● **WORK TO COMPLETE**
From the records below, copy out each line that has the word "make".

(Stored items)
········

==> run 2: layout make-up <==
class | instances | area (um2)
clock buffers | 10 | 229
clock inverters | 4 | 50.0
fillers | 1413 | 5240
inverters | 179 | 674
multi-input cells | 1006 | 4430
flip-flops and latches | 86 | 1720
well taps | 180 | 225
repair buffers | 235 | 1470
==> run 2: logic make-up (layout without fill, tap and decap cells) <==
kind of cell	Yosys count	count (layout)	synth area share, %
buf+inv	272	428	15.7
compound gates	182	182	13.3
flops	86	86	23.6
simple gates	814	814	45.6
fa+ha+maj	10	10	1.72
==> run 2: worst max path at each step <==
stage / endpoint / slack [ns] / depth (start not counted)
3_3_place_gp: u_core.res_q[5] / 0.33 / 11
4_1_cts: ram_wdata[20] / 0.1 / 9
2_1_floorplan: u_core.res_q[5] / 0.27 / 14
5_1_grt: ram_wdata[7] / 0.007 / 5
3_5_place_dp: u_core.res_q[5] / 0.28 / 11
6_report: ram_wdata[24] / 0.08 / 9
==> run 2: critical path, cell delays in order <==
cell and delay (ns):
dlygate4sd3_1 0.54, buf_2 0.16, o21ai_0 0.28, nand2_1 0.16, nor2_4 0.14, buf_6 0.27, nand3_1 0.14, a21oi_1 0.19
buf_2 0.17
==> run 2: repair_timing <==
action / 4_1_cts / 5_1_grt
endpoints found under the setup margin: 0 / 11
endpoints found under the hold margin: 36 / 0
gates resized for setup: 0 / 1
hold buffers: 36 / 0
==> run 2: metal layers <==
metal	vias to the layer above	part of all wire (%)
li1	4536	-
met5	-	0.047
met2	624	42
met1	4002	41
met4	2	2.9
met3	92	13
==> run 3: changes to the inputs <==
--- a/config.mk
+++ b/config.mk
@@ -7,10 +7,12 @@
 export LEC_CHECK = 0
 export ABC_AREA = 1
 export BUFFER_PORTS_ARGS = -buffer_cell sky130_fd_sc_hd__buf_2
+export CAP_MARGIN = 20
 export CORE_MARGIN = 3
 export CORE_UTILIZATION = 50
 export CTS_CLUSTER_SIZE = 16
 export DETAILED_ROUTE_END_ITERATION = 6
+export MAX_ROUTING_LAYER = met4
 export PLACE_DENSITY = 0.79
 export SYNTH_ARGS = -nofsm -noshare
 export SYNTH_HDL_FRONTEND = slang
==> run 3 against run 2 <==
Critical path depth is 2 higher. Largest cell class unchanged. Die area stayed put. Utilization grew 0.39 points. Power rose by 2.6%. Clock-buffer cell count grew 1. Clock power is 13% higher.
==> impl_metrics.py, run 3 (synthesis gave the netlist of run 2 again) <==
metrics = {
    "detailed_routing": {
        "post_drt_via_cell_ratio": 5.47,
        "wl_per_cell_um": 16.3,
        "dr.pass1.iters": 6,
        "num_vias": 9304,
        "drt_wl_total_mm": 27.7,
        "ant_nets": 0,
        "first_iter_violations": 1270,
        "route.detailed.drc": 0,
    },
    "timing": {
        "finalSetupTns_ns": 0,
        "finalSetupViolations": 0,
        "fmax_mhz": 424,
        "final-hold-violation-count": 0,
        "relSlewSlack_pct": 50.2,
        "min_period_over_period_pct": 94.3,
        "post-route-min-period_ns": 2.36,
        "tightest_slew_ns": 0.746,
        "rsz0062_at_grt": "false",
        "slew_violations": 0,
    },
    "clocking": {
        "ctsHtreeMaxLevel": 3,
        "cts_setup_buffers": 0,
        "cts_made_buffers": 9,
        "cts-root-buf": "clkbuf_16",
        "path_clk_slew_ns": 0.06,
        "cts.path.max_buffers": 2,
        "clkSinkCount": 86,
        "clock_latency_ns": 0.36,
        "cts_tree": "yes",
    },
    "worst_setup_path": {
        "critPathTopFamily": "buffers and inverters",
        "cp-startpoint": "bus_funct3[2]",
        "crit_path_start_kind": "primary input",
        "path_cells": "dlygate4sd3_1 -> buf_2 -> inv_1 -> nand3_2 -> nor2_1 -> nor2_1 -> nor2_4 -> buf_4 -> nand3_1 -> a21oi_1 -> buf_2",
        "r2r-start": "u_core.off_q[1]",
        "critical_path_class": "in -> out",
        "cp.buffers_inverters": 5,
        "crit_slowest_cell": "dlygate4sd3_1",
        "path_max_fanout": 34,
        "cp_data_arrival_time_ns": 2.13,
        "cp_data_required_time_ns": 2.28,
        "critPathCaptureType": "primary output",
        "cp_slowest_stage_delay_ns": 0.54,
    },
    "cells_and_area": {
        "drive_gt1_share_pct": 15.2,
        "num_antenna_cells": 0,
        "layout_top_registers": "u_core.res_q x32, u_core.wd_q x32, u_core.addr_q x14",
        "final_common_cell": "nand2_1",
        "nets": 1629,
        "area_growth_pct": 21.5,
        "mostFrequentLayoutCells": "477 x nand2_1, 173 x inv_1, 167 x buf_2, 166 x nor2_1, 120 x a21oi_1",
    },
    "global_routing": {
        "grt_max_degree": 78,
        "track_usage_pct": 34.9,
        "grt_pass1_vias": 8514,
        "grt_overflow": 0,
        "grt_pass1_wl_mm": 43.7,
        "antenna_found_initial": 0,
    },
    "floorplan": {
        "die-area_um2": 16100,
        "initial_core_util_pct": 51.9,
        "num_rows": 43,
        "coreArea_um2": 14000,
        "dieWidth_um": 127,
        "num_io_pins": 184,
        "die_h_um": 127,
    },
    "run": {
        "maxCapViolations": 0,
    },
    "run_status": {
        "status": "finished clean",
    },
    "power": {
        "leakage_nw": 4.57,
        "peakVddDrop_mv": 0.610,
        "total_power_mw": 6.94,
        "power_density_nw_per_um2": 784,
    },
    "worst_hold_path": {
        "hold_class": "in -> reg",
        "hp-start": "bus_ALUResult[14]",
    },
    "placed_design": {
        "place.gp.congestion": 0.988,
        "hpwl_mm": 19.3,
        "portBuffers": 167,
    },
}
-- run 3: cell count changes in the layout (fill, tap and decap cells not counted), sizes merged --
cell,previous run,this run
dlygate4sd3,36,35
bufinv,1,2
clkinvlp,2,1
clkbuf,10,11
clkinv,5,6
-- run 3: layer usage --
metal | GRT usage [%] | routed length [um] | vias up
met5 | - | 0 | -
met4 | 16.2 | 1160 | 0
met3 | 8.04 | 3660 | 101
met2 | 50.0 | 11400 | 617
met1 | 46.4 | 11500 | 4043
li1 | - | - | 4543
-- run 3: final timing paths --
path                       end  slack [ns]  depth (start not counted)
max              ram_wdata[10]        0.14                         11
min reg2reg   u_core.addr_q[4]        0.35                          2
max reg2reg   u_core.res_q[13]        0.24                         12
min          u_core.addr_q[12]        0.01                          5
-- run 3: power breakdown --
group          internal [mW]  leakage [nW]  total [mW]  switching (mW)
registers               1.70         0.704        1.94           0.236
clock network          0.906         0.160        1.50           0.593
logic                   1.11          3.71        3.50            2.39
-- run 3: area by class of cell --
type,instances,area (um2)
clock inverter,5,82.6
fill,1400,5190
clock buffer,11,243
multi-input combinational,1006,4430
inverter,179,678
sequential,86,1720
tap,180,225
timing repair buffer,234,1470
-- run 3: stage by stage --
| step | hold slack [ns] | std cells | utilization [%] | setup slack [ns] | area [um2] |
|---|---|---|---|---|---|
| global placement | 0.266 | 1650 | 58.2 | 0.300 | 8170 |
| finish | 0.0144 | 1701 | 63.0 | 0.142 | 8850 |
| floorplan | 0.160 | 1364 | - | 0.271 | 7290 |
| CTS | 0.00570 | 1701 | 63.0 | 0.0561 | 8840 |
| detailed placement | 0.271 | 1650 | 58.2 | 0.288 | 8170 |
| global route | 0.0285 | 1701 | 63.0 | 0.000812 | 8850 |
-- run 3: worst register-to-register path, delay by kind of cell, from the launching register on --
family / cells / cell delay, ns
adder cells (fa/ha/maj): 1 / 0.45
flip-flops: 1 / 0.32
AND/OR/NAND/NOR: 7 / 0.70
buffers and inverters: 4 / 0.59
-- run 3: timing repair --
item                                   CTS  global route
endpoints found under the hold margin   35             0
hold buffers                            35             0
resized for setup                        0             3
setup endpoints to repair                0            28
[src/rtl/mmio_uart_tx_if.sv]
// Store/load snoop bus between the core's memory stage and the MMIO UART transmitter.
interface mmio_uart_tx_if;
    logic        MemWriteM;
    logic [31:0] DataAdrM;
    logic [31:0] WriteDataM;
    logic [31:0] rdata;

    modport master (output MemWriteM, DataAdrM, WriteDataM, input rdata);
    modport slave  (input MemWriteM, DataAdrM, WriteDataM, output rdata);
endinterface

[src/rtl/mmio_uart_tx.sv]
// Memory-mapped 8N1 UART transmitter: stores to TXDATA feed a small FIFO that is
// serialised LSB first on tx; STATUS is returned combinationally on the load path.
module mmio_uart_tx #(
    parameter int          CLK_DIV    = 16,
    parameter int          FIFO_DEPTH = 4,
    parameter logic [31:0] BASE_ADDR  = 32'h0000_FF00
) (
    input  logic         clk,
    input  logic         reset,
    mmio_uart_tx_if.slave bus,
    output logic         tx,
    output logic         busy,
    output logic         fifo_full
);

    localparam int CNT_W   = $clog2(CLK_DIV);
    localparam int PTR_W   = $clog2(FIFO_DEPTH);
    localparam int COUNT_W = $clog2(FIFO_DEPTH + 1);
    localparam logic [CNT_W-1:0]   LAST_TICK  = CNT_W'(CLK_DIV - 1);
    localparam logic [COUNT_W-1:0] FULL_COUNT = COUNT_W'(FIFO_DEPTH);

    typedef enum logic [1:0] {IDLE, START, DATA, STOP} state_t;

    state_t             r_state, w_nextState;
    logic [CNT_W-1:0]   r_bitCnt, w_bitCntNext;
    logic [2:0]         r_bitIdx, w_bitIdxNext;
    logic [7:0]         r_shift, w_shiftNext;
    logic               r_tx, w_txNext;
    logic [7:0]         r_fifo [FIFO_DEPTH];
    logic [PTR_W-1:0]   r_wrPtr, r_rdPtr;
    logic [COUNT_W-1:0] r_count;
    logic               r_overflow;

    logic       w_bitEnd, w_notEmpty, w_pop, w_pushReq, w_push, w_drop, w_clr;
    logic [3:0] w_status;
    logic       w_unused;

    assign w_bitEnd   = (r_bitCnt == LAST_TICK);
    assign w_notEmpty = (r_count != '0);
    assign w_pushReq  = bus.MemWriteM && (bus.DataAdrM == BASE_ADDR);
    assign w_clr      = bus.MemWriteM && (bus.DataAdrM == BASE_ADDR + 32'd8);
    // A full FIFO still accepts a byte when the head leaves in the same cycle.
    assign w_push     = w_pushReq && ((r_count != FULL_COUNT) || w_pop);
    assign w_drop     = w_pushReq && !w_push;
    assign w_unused   = ^bus.WriteDataM[31:8];

    always_ff @(posedge clk) begin
        if (reset) begin
            r_state    <= IDLE;
            r_bitCnt   <= '0;
            r_bitIdx   <= '0;
            r_shift    <= '0;
            r_tx       <= 1'b1;
            r_wrPtr    <= '0;
            r_rdPtr    <= '0;
            r_count    <= '0;
            r_overflow <= 1'b0;
        end else begin
            r_state  <= w_nextState;
            r_bitCnt <= w_bitCntNext;
            r_bitIdx <= w_bitIdxNext;
            r_shift  <= w_shiftNext;
            r_tx     <= w_txNext;
            if (w_push) r_wrPtr <= r_wrPtr + PTR_W'(1);
            if (w_pop)  r_rdPtr <= r_rdPtr + PTR_W'(1);
            case ({w_push, w_pop})
                2'b10:   r_count <= r_count + COUNT_W'(1);
                2'b01:   r_count <= r_count - COUNT_W'(1);
                default: r_count <= r_count;
            endcase
            if (w_drop)     r_overflow <= 1'b1;
            else if (w_clr) r_overflow <= 1'b0;
        end
    end

    always_ff @(posedge clk) begin
        if (w_push) r_fifo[r_wrPtr] <= bus.WriteDataM[7:0];
    end

    // The stop bit hands straight over to the next start bit when bytes are waiting.
    always_comb begin
        w_nextState = r_state;
        w_pop       = 1'b0;
        case (r_state)
            IDLE: begin
                if (w_notEmpty) begin
                    w_nextState = START;
                    w_pop       = 1'b1;
                end
            end
            START: if (w_bitEnd) w_nextState = DATA;
            DATA:  if (w_bitEnd && (r_bitIdx == 3'd7)) w_nextState = STOP;
            STOP: begin
                if (w_bitEnd) begin
                    if (w_notEmpty) begin
                        w_nextState = START;
                        w_pop       = 1'b1;
                    end else begin
                        w_nextState = IDLE;
                    end
                end
            end
            default: w_nextState = IDLE;
        endcase
    end

    always_comb begin
        w_bitCntNext = ((r_state == IDLE) || w_bitEnd) ? '0 : r_bitCnt + CNT_W'(1);
        w_bitIdxNext = r_bitIdx;
        w_shiftNext  = r_shift;
        if (w_pop) begin
            w_shiftNext = r_fifo[r_rdPtr];
        end else if ((r_state == DATA) && w_bitEnd) begin
            w_shiftNext  = r_shift >> 1;
            w_bitIdxNext = r_bitIdx + 3'd1;
        end
        case (w_nextState)
            START:   w_txNext = 1'b0;
            DATA:    w_txNext = w_shiftNext[0];
            default: w_txNext = 1'b1;
        endcase
    end

    assign tx        = r_tx;
    assign busy      = (r_state != IDLE);
    assign fifo_full = (r_count == FULL_COUNT);
    assign w_status  = {r_overflow, !w_notEmpty, fifo_full, busy};
    assign bus.rdata = (bus.DataAdrM == BASE_ADDR + 32'd4) ? {28'b0, w_status} : 32'b0;

endmodule
File: src/rtl/ahblite_master_arb2.sv
// Two-master AHB-lite arbiter. It merges M0 (instruction fetch) and M1
// (load/store) onto one downstream AHB-lite port. Arbitration is round-robin.
// If a master loses, or the bus is stalled, its address phase is captured in
// a hold register and issued later, and the master is stalled until then.
module ahblite_master_arb2 #(
   parameter int AW = 32,
   parameter int DW = 64
) (
   input  logic                  HCLK,
   input  logic                  HRESET,
   ahblite_master_arb2_if.slave  m0,
   ahblite_master_arb2_if.slave  m1,
   ahblite_master_arb2_if.master sys,
   output logic                  HMASTER
);

   logic [1:0]         in_req;
   logic [1:0][AW-1:0] in_addr;
   logic [1:0]         in_write;
   logic [1:0][2:0]    in_size;

   logic [1:0]         hready_m;
   logic [1:0]         live;
   logic [1:0]         req;
   logic [1:0][AW-1:0] sel_addr;
   logic [1:0]         sel_write;
   logic [1:0][2:0]    sel_size;

   logic [1:0]         pend_q, pend_d;
   logic [1:0][AW-1:0] hold_addr_q, hold_addr_d;
   logic [1:0]         hold_write_q, hold_write_d;
   logic [1:0][2:0]    hold_size_q, hold_size_d;
   logic               dph_v_q, dph_v_d;
   logic               dph_own_q, dph_own_d;
   logic               last_q, last_d;

   logic               gnt_v;
   logic               gnt;
   logic               accept;

   // HTRANS[0] separates NONSEQ from SEQ. Every issued transfer goes out as
   // NONSEQ, so that bit is not needed.
   logic               unused_seq;
   assign unused_seq = m0.HTRANS[0] ^ m1.HTRANS[0];

   assign in_req[0]   = m0.HTRANS[1];
   assign in_req[1]   = m1.HTRANS[1];
   assign in_addr[0]  = m0.HADDR;
   assign in_addr[1]  = m1.HADDR;
   assign in_write[0] = m0.HWRITE;
   assign in_write[1] = m1.HWRITE;
   assign in_size[0]  = m0.HSIZE;
   assign in_size[1]  = m1.HSIZE;

   // Per-master ready, live request detection and attribute source selection.
   // Reset gates the live term so that the bus goes idle while reset is held.
   always_comb begin
      for (int x = 0; x < 2; x++) begin
         hready_m[x] = 1'b1;
         if (pend_q[x])
            hready_m[x] = 1'b0;
         else if (dph_v_q && (dph_own_q == x[0]))
            hready_m[x] = sys.HREADY;
         live[x]      = in_req[x] & hready_m[x] & ~HRESET;
         sel_addr[x]  = pend_q[x] ? hold_addr_q[x]  : in_addr[x];
         sel_write[x] = pend_q[x] ? hold_write_q[x] : in_write[x];
         sel_size[x]  = pend_q[x] ? hold_size_q[x]  : in_size[x];
      end
   end

   assign req    = pend_q | live;
   assign gnt_v  = |req;
   assign gnt    = (req == 2'b11) ? ~last_q : req[1];
   assign accept = gnt_v & sys.HREADY;

   assign sys.HTRANS = gnt_v ? 2'b10 : 2'b00;
   assign sys.HADDR  = gnt_v ? sel_addr[gnt]  : '0;
   assign sys.HWRITE = gnt_v ? sel_write[gnt] : 1'b0;
   assign sys.HSIZE  = gnt_v ? sel_size[gnt]  : 3'd0;
   assign sys.HWDATA = dph_own_q ? m1.HWDATA : m0.HWDATA;
   assign HMASTER    = gnt_v & gnt;

   assign m0.HREADY = hready_m[0];
   assign m1.HREADY = hready_m[1];
   assign m0.HRDATA = sys.HRDATA;
   assign m1.HRDATA = sys.HRDATA;

   // Next state: grant bookkeeping on accept, and capture of live requests
   // that were not accepted.
   always_comb begin
      pend_d       = pend_q;
      hold_addr_d  = hold_addr_q;
      hold_write_d = hold_write_q;
      hold_size_d  = hold_size_q;
      dph_v_d      = dph_v_q;
      dph_own_d    = dph_own_q;
      last_d       = last_q;
      if (accept) begin
         pend_d[gnt] = 1'b0;
         dph_v_d     = 1'b1;
         dph_own_d   = gnt;
         last_d      = gnt;
      end else if (sys.HREADY) begin
         dph_v_d = 1'b0;
      end
      for (int x = 0; x < 2; x++) begin
         if (live[x] && !(accept && (gnt == x[0]))) begin
            pend_d[x]       = 1'b1;
            hold_addr_d[x]  = in_addr[x];
            hold_write_d[x] = in_write[x];
            hold_size_d[x]  = in_size[x];
         end
      end
   end

   // State registers. last resets to 1 so that M0 wins the first tie.
   always_ff @(posedge HCLK or posedge HRESET) begin
      if (HRESET) begin
         pend_q       <= 2'b00;
         hold_addr_q  <= '0;
         hold_write_q <= 2'b00;
         hold_size_q  <= '0;
         dph_v_q      <= 1'b0;
         dph_own_q    <= 1'b0;
         last_q       <= 1'b1;
      end else begin
         pend_q       <= pend_d;
         hold_addr_q  <= hold_addr_d;
         hold_write_q <= hold_write_d;
         hold_size_q  <= hold_size_d;
         dph_v_q      <= dph_v_d;
         dph_own_q    <= dph_own_d;
         last_q       <= last_d;
      end
   end

endmodule
===== config.mk =====
export PLATFORM = sky130hd
export DESIGN_NAME = instr_prefetch
export DESIGN_NICKNAME = d
export VERILOG_FILES = /design/src/rtl/instr_prefetch.sv
export SDC_FILE = /design/constraint.sdc
export NUM_CORES = 1
export LEC_CHECK = 0
export CAP_MARGIN = 20
export CORE_MARGIN = 2
export CORE_UTILIZATION = 50
export CTS_BUF_LIST = sky130_fd_sc_hd__clkbuf_8 sky130_fd_sc_hd__clkbuf_16
export DETAILED_ROUTE_END_ITERATION = 12
export GPL_TIMING_DRIVEN = 0
export PLACE_DENSITY = 0.7
export SYNTH_ARGS = -nofsm -noshare
export SYNTH_HDL_FRONTEND = slang
export SYNTH_SLANG_ARGS = --single-unit

===== constraint.sdc =====
create_clock -name clk -period 2.9 [get_ports clk]
set_input_delay 0.435 -clock clk [delete_from_list [all_inputs] [get_ports clk]]
set_output_delay 0.435 -clock clk [all_outputs]
set_load 0.005 [all_outputs]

········

● **SOLUTION TO THIS PROBLEM**
==> run 2: layout make-up <==
==> run 2: logic make-up (layout without fill, tap and decap cells) <==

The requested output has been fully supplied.